(Data for the task Opens)

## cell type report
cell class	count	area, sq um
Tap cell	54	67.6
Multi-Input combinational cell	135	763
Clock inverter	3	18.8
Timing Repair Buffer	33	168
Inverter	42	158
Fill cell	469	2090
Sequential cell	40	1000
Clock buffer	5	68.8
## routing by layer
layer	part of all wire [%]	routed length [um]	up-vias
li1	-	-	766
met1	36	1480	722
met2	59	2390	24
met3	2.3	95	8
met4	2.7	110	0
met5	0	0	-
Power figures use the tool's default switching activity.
`config.mk`:
```
export PLATFORM = sky130hd
export DESIGN_NAME = rom_arbiter
export DESIGN_NICKNAME = d
export VERILOG_FILES = /design/src/rtl/rom_arbiter.sv
export SDC_FILE = /design/constraint.sdc
export NUM_CORES = 1
export LEC_CHECK = 0
export ABC_AREA = 1
export BUFFER_PORTS_ARGS = -buffer_cell sky130_fd_sc_hd__buf_2
export CAP_MARGIN = 0
export CORE_MARGIN = 2
export CORE_UTILIZATION = 44
export CTS_CLUSTER_SIZE = 28
export DETAILED_ROUTE_END_ITERATION = 8
export HOLD_SLACK_MARGIN = 0.08
export PLACE_DENSITY = 0.78
export REMOVE_ABC_BUFFERS = 1
export SYNTH_ARGS = -nofsm -noshare
export SYNTH_HDL_FRONTEND = slang
export SYNTH_SLANG_ARGS = --single-unit
export TNS_END_PERCENT = 1
```
`constraint.sdc`:
```
create_clock -name clk -period 2 [get_ports clk]
set_input_delay 0.2 -clock clk [delete_from_list [all_inputs] [get_ports clk]]
set_output_delay 0.2 -clock clk [all_outputs]
set_load 0.02 [all_outputs]
```
[config.mk]
export PLATFORM = sky130hd
export DESIGN_NAME = lut_func_unit
export DESIGN_NICKNAME = d
export VERILOG_FILES = /design/src/rtl/lut_func_unit.sv
export SDC_FILE = /design/constraint.sdc
export NUM_CORES = 1
export LEC_CHECK = 0
export BUFFER_PORTS_ARGS = -buffer_cell sky130_fd_sc_hd__buf_4
export CORE_MARGIN = 3
export CORE_UTILIZATION = 46
export CTS_CLUSTER_DIAMETER = 100
export DETAILED_ROUTE_END_ITERATION = 12
export PLACE_DENSITY = 0.71
export SYNTH_ARGS = -nofsm -noshare
export SYNTH_HDL_FRONTEND = slang
export SYNTH_SLANG_ARGS = --single-unit
[constraint.sdc]
create_clock -name clk -period 1.6 [get_ports clk]
set_input_delay 0.24 -clock clk [delete_from_list [all_inputs] [get_ports clk]]
set_output_delay 0.24 -clock clk [all_outputs]
set_load 0.05 [all_outputs]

(Data for the task Closes)

• _Action item_
Reproduce each of the records word for word.

• _Task response_
## cell type report
cell class	count	area, sq um
Tap cell	54	67.6
Multi-Input combinational cell	135	763
Clock inverter	3	18.8
Timing Repair Buffer	33	168
Inverter	42	158
Fill cell	469	2090
Sequential cell	40	1000
Clock buffer	5	68.8
## routing by layer
layer	part of all wire [%]	routed length [um]	up-vias
li1	-	-	766
met1	36	1480	722
met2	59	2390	24
met3	2.3	95	8
met4	2.7	110	0
met5	0	0	-
Power figures use the tool's default switching activity.
`config.mk`:
```
export PLATFORM = sky130hd
export DESIGN_NAME = rom_arbiter
export DESIGN_NICKNAME = d
export VERILOG_FILES = /design/src/rtl/rom_arbiter.sv
export SDC_FILE = /design/constraint.sdc
export NUM_CORES = 1
export LEC_CHECK = 0
export ABC_AREA = 1
export BUFFER_PORTS_ARGS = -buffer_cell sky130_fd_sc_hd__buf_2
export CAP_MARGIN = 0
export CORE_MARGIN = 2
export CORE_UTILIZATION = 44
export CTS_CLUSTER_SIZE = 28
export DETAILED_ROUTE_END_ITERATION = 8
export HOLD_SLACK_MARGIN = 0.08
export PLACE_DENSITY = 0.78
export REMOVE_ABC_BUFFERS = 1
export SYNTH_ARGS = -nofsm -noshare
export SYNTH_HDL_FRONTEND = slang
export SYNTH_SLANG_ARGS = --single-unit
export TNS_END_PERCENT = 1
```
`constraint.sdc`:
```
create_clock -name clk -period 2 [get_ports clk]
set_input_delay 0.2 -clock clk [delete_from_list [all_inputs] [get_ports clk]]
set_output_delay 0.2 -clock clk [all_outputs]
set_load 0.02 [all_outputs]
```
[config.mk]
export PLATFORM = sky130hd
export DESIGN_NAME = lut_func_unit
export DESIGN_NICKNAME = d
export VERILOG_FILES = /design/src/rtl/lut_func_unit.sv
export SDC_FILE = /design/constraint.sdc
export NUM_CORES = 1
export LEC_CHECK = 0
export BUFFER_PORTS_ARGS = -buffer_cell sky130_fd_sc_hd__buf_4
export CORE_MARGIN = 3
export CORE_UTILIZATION = 46
export CTS_CLUSTER_DIAMETER = 100
export DETAILED_ROUTE_END_ITERATION = 12
export PLACE_DENSITY = 0.71
export SYNTH_ARGS = -nofsm -noshare
export SYNTH_HDL_FRONTEND = slang
export SYNTH_SLANG_ARGS = --single-unit
[constraint.sdc]
create_clock -name clk -period 1.6 [get_ports clk]
set_input_delay 0.24 -clock clk [delete_from_list [all_inputs] [get_ports clk]]
set_output_delay 0.24 -clock clk [all_outputs]
set_load 0.05 [all_outputs]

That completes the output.